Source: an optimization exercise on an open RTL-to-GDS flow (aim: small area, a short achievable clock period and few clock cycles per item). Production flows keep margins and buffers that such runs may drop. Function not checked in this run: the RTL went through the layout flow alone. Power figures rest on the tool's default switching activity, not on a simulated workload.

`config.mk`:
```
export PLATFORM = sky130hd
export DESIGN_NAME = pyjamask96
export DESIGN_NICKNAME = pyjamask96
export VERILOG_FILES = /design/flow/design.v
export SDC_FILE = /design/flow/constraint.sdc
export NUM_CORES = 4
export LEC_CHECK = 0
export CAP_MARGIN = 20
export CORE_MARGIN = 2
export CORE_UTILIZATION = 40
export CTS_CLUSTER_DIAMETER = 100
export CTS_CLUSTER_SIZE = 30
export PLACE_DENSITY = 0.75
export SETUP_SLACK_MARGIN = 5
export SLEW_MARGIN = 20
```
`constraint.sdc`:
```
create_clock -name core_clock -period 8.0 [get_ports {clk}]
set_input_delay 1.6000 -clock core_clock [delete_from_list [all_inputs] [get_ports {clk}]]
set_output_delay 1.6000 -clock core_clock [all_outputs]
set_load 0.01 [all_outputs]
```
- - - -
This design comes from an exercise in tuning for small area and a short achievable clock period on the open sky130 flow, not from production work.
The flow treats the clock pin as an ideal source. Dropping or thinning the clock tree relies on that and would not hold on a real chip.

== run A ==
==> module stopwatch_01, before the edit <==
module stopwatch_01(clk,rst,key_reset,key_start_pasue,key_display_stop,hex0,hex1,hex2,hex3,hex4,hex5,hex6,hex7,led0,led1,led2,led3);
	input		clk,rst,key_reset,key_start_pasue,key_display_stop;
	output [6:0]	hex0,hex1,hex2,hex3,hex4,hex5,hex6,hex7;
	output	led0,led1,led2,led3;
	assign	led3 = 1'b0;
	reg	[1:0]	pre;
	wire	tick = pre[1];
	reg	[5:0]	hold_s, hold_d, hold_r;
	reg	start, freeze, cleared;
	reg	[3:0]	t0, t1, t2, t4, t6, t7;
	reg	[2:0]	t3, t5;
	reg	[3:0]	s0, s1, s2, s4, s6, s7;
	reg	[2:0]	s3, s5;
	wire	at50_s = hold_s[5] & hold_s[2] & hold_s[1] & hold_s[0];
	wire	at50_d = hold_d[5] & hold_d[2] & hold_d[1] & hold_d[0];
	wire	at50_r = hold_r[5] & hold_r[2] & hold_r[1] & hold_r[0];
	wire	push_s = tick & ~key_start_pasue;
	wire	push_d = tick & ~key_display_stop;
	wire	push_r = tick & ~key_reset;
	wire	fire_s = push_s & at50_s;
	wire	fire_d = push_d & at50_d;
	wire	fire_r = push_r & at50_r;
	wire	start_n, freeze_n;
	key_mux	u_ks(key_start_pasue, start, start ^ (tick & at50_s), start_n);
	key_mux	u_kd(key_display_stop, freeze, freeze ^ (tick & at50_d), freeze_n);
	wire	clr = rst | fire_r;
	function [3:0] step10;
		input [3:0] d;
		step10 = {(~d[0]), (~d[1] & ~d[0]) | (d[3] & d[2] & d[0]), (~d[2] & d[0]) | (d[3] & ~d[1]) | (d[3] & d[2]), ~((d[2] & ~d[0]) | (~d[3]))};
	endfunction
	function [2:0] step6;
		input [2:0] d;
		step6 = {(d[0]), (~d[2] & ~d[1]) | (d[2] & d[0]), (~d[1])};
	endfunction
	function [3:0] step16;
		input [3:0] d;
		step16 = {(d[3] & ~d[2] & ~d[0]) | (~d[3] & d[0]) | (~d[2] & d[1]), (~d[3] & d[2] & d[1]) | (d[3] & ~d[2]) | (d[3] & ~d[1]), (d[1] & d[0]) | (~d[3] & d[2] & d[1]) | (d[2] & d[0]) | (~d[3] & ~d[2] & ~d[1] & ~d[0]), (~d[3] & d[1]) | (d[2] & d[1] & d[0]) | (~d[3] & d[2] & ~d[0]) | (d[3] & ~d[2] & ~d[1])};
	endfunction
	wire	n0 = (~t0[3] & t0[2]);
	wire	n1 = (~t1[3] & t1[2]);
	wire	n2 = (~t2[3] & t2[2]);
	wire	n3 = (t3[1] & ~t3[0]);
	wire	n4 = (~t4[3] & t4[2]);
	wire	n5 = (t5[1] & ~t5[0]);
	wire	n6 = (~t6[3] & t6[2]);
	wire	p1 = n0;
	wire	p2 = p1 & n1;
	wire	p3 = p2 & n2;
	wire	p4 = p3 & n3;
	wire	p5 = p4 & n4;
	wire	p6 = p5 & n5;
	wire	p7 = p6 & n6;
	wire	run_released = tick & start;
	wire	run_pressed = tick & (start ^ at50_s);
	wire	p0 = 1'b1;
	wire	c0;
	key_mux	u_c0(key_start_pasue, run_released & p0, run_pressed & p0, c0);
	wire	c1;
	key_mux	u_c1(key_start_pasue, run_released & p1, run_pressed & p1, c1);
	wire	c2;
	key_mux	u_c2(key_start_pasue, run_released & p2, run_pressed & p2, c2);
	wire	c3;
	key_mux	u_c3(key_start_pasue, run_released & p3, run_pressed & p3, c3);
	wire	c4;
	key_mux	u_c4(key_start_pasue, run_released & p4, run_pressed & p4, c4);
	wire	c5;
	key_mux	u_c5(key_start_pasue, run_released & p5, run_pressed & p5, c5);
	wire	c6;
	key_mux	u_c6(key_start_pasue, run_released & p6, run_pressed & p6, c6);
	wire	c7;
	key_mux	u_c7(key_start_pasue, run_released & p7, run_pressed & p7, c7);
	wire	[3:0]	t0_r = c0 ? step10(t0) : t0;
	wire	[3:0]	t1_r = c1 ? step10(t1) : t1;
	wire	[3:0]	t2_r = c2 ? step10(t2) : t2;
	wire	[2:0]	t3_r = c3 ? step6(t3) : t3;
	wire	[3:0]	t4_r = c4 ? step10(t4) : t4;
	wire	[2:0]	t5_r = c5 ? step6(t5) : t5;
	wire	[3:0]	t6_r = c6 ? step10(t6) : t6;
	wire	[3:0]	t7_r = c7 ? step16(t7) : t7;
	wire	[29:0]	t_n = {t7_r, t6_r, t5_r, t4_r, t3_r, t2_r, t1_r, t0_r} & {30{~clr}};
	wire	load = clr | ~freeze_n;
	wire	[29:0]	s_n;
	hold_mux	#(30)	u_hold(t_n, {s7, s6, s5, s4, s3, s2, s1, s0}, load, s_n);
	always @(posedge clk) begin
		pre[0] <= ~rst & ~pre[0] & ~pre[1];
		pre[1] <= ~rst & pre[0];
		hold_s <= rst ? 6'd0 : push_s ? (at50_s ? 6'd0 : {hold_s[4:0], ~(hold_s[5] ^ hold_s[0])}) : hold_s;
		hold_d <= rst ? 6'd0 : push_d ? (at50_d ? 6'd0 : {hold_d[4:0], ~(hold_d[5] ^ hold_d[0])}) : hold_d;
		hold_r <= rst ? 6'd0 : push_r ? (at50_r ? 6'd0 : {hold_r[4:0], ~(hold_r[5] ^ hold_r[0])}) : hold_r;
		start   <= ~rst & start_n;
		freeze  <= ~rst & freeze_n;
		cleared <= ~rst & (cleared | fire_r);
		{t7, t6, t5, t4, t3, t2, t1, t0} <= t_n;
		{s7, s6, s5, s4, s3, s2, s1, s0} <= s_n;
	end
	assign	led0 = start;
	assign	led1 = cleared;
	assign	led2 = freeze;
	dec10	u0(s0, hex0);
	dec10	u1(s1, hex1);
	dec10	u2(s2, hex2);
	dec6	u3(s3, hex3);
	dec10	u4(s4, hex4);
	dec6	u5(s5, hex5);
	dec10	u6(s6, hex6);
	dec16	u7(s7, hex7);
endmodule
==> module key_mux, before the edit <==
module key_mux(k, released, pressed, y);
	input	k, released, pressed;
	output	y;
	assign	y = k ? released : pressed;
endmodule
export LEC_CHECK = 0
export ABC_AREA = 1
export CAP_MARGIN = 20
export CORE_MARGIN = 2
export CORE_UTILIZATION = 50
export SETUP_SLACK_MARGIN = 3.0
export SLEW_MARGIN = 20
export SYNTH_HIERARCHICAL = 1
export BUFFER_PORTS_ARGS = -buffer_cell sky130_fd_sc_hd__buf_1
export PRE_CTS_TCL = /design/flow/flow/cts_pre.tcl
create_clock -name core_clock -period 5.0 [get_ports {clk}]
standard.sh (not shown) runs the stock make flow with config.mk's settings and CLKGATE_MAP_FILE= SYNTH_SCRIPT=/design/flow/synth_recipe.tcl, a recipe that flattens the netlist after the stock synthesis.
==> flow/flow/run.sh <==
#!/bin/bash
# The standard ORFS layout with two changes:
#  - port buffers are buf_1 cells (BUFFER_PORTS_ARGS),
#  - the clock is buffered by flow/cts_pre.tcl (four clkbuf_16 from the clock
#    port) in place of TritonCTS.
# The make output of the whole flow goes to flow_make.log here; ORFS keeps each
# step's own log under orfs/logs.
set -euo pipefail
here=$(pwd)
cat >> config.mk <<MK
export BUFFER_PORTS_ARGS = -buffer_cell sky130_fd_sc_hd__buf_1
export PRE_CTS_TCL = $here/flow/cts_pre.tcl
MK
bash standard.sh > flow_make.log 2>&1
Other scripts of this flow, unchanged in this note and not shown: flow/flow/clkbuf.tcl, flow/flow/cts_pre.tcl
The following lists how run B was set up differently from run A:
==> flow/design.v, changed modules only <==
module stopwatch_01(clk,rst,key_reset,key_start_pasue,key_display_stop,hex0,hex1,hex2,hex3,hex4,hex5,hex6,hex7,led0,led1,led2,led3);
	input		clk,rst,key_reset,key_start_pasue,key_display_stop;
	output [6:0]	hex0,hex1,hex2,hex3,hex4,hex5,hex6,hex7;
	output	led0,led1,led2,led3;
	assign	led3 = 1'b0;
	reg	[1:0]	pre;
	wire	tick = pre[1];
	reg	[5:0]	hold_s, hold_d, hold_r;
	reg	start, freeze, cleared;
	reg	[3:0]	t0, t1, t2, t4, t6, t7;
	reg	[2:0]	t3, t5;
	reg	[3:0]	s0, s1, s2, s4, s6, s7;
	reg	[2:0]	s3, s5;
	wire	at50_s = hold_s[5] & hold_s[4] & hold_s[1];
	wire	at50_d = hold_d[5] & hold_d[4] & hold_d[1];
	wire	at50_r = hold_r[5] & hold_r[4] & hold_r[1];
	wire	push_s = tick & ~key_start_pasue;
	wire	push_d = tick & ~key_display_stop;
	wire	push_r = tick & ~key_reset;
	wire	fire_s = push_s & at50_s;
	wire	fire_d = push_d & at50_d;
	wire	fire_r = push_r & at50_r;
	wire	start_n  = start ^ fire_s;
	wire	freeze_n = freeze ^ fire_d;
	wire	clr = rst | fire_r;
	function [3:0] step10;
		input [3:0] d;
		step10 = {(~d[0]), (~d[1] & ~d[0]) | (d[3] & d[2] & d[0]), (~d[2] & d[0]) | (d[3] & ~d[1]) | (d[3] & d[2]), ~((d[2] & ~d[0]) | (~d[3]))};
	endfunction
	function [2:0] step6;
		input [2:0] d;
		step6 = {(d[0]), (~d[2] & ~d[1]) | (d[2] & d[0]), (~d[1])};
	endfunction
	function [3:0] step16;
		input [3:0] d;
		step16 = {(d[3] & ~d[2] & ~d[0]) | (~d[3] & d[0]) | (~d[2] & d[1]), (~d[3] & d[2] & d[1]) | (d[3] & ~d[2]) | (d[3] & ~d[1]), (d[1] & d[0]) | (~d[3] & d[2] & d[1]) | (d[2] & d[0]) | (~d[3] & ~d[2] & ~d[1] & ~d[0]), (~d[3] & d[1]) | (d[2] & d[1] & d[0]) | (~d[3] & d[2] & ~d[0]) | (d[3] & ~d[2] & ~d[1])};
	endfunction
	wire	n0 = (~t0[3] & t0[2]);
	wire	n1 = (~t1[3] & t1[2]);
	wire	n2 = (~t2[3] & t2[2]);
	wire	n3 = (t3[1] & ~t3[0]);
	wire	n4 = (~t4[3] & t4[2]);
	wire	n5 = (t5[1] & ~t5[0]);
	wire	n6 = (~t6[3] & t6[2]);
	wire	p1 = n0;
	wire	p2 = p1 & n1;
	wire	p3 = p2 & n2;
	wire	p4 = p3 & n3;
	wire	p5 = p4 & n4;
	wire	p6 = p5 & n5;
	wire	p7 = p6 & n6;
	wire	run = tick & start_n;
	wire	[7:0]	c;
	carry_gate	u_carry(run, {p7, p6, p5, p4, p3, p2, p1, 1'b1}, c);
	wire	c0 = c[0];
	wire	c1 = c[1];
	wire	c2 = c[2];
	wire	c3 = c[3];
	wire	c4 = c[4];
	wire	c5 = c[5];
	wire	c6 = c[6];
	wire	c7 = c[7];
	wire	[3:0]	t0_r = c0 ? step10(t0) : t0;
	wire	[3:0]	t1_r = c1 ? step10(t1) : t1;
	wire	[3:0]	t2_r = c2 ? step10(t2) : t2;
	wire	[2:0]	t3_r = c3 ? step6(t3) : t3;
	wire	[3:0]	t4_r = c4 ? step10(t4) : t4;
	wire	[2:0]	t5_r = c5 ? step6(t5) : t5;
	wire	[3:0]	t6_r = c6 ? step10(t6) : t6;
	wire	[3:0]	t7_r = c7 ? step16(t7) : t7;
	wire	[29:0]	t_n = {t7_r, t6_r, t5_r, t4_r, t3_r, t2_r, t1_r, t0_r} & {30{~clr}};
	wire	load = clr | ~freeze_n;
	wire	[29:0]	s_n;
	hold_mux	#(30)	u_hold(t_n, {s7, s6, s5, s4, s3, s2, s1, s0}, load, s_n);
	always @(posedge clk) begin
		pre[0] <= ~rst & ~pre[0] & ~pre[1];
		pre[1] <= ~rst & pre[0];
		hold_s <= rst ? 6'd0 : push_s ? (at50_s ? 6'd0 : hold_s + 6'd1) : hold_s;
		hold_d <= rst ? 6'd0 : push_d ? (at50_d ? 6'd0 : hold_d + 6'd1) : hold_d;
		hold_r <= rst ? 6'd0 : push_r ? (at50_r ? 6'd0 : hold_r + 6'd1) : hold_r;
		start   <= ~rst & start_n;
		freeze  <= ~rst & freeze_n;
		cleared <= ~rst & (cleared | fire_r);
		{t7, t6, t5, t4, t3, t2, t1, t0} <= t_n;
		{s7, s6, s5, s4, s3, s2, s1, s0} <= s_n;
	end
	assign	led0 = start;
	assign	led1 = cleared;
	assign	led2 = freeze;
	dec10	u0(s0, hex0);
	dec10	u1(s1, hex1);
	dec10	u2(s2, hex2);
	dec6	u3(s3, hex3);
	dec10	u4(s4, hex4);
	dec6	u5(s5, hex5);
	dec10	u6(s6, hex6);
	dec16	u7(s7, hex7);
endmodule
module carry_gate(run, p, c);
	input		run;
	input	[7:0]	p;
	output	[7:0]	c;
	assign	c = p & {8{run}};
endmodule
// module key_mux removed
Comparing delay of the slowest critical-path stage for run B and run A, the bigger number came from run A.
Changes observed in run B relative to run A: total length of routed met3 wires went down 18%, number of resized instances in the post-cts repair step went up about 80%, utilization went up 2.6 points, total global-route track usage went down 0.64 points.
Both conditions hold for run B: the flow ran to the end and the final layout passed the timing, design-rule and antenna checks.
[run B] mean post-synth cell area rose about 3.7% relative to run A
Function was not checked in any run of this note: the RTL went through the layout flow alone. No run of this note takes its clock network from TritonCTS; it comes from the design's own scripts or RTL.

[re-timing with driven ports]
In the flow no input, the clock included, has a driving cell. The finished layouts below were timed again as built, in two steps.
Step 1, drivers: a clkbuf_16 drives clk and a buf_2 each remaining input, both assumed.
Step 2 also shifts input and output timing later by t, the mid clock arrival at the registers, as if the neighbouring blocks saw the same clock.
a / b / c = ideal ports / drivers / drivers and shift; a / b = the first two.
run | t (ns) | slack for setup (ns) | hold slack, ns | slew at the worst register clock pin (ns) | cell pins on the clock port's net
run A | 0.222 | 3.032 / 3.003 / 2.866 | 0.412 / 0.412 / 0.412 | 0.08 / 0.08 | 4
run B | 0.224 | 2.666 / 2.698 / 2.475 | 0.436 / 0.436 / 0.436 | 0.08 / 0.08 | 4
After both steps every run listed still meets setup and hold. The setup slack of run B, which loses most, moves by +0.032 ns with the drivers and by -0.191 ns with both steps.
- - - -
Problem details:
Return every line from the entries that holds the string "about".

Reply:
Changes observed in run B relative to run A: total length of routed met3 wires went down 18%, number of resized instances in the post-cts repair step went up about 80%, utilization went up 2.6 points, total global-route track usage went down 0.64 points.
[run B] mean post-synth cell area rose about 3.7% relative to run A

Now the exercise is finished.